Capacitors in Parallel
When capacitors connect in parallel, capacitances add directly:
Capacitors in Parallel Formula
\(C_{total} = C_1 + C_2 + C_3 + ...\)
where:
- \(C_{total}\) is the equivalent total capacitance
- \(C_1, C_2, C_3, ...\) are individual capacitor values
This makes intuitive sense: parallel capacitors effectively increase the plate area.
| Configuration | Formula | Total C | Voltage Handling |
|---|---|---|---|
| Series | \(1/C_T = 1/C_1 + 1/C_2\) | Decreases | Increases |
| Parallel | \(C_T = C_1 + C_2\) | Increases | Same as lowest |
Memory Trick
Capacitor formulas are the opposite of resistor formulas:
- Resistors in series: add directly
-
Capacitors in series: add reciprocally
-
Resistors in parallel: add reciprocally
- Capacitors in parallel: add directly
Diagram: Series and Parallel Capacitors
Capacitor Combinations MicroSim
Type: microsim Purpose: Compare series and parallel capacitor combinations with interactive calculation Bloom Level: Apply (L3) Bloom Verb: calculate Learning Objective: Students will calculate equivalent capacitance for series and parallel combinations and predict how total capacitance changes when adding capacitors. Instructional Rationale: Side-by-side comparison with the same capacitor values in series vs parallel makes the "opposite of resistors" relationship clear. Canvas layout: - Top half: Series configuration with calculation - Bottom half: Parallel configuration with calculation - Side panel: Comparison summary Visual elements: - Schematic symbols for capacitors - Value labels on each capacitor - Equivalent single capacitor representation - Calculation steps shown Interactive controls: - Slider: C1 value (1µF to 100µF) - Slider: C2 value (1µF to 100µF) - Slider: C3 value (1µF to 100µF) - Toggle: Show/hide C3 (two vs three capacitors) - Display: Series equivalent - Display: Parallel equivalent Default parameters: - C1 = 10µF, C2 = 20µF, C3 = 30µF Behavior: - Real-time calculation updates - Visual comparison of equivalent size - Shows step-by-step calculation - Highlights that series < smallest, parallel = sum Implementation: p5.js with dual circuit displayInductor Energy Storage
While capacitors store energy in electric fields, inductors store energy in magnetic fields. An inductor is typically a coil of wire—current flowing through creates a magnetic field that stores energy.
Inductor Energy
\(E = \frac{1}{2}LI^2\)
where:
- \(E\) is stored energy in joules (J)
- \(L\) is inductance in henrys (H)
- \(I\) is current through the inductor in amperes (A)
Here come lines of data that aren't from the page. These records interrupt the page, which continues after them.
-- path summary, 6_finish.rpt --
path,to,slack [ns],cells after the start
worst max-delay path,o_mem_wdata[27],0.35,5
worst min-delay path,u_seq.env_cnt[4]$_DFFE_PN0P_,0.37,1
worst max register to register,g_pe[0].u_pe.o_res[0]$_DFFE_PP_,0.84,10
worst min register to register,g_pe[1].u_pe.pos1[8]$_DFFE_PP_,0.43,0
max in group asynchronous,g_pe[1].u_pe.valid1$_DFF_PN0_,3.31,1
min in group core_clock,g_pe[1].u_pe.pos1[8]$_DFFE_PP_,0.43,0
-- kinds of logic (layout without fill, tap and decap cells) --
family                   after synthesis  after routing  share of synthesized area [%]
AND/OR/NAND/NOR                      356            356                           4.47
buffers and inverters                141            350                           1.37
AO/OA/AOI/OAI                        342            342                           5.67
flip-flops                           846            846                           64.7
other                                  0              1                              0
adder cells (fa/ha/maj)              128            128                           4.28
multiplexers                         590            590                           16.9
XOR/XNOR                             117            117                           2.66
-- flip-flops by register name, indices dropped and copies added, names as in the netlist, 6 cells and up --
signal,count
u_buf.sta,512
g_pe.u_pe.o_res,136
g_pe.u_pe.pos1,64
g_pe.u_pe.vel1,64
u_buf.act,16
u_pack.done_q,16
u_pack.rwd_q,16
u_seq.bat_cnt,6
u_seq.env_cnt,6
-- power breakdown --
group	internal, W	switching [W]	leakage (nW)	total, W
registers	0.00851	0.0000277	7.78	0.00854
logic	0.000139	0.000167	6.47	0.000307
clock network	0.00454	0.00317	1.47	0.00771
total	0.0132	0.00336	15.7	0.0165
This design comes from an exercise in tuning for small area on the open sky130 flow, not from production work. At most, simulation tests tie the RTL to the original design; equivalence was not proved. No functional check of the RTL was part of run 3. Power figures rest on the tool's default switching activity, not on a simulated workload.

==> design.v <==
package rename_pkg;
  localparam int arch_regs = 32;
  localparam int phys_regs = 64;
  localparam int arch_w    = $clog2(arch_regs);
  localparam int phys_w    = $clog2(phys_regs);
  typedef logic [arch_w-1:0]    arch_idx_t;
  typedef logic [phys_w-1:0]    phys_idx_t;
  typedef logic [phys_regs-1:0] phys_mask_t;    
  localparam arch_idx_t zero_reg = arch_idx_t'(arch_regs - 1);    
endpackage
`timescale 1ns/1ps
module phys_select
(
  input  rename_pkg::phys_mask_t free_mask,
  output logic                   any_free,
  output rename_pkg::phys_idx_t  sel_tag
);
  logic [63:0] req_0;
  logic [31:0] req_1;
  logic [15:0] req_2;
  logic [7:0]  req_3;
  logic [3:0]  req_4;
  logic [1:0]  req_5;
  logic [31:0][0:0] idx_1;
  logic [15:0][1:0] idx_2;
  logic [7:0][2:0]  idx_3;
  logic [3:0][3:0]  idx_4;
  logic [1:0][4:0]  idx_5;
  assign req_0 = free_mask;
  always_comb
  begin
    for (int n = 0; n < 32; n++)
    begin
      req_1[n] = req_0[2*n] | req_0[2*n+1];
      idx_1[n] = req_0[2*n+1];
    end
    for (int n = 0; n < 16; n++)
    begin
      req_2[n] = req_1[2*n] | req_1[2*n+1];
      idx_2[n] = req_1[2*n+1] ? {1'b1, idx_1[2*n+1]} : {1'b0, idx_1[2*n]};
    end
    for (int n = 0; n < 8; n++)
    begin
      req_3[n] = req_2[2*n] | req_2[2*n+1];
      idx_3[n] = req_2[2*n+1] ? {1'b1, idx_2[2*n+1]} : {1'b0, idx_2[2*n]};
    end
    for (int n = 0; n < 4; n++)
    begin
      req_4[n] = req_3[2*n] | req_3[2*n+1];
      idx_4[n] = req_3[2*n+1] ? {1'b1, idx_3[2*n+1]} : {1'b0, idx_3[2*n]};
    end
    for (int n = 0; n < 2; n++)
    begin
      req_5[n] = req_4[2*n] | req_4[2*n+1];
      idx_5[n] = req_4[2*n+1] ? {1'b1, idx_4[2*n+1]} : {1'b0, idx_4[2*n]};
    end
  end
  assign any_free = req_5[0] | req_5[1];
  assign sel_tag  = req_5[1] ? {1'b1, idx_5[1]} : {1'b0, idx_5[0]};
endmodule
Notice the current-squared relationship (parallel to capacitors with voltage-squared). More current means more magnetic field means more stored energy.
The Inductor's Time-Domain Behavior
The fundamental relationship between voltage and current in an inductor:
Inductor V-I Relationship
\(V = L \frac{dI}{dt}\)
where:
- \(V\) is voltage across the inductor in volts (V)
- \(L\) is inductance in henrys (H)
- \(\frac{dI}{dt}\) is the rate of current change in amperes per second (A/s)
This equation says: voltage appears across an inductor only when current is changing. Constant current? Zero voltage. This is why inductors pass DC freely but impede AC—only changing currents create opposing voltages.
Key implications:
- Sudden current changes require infinite voltage (impossible)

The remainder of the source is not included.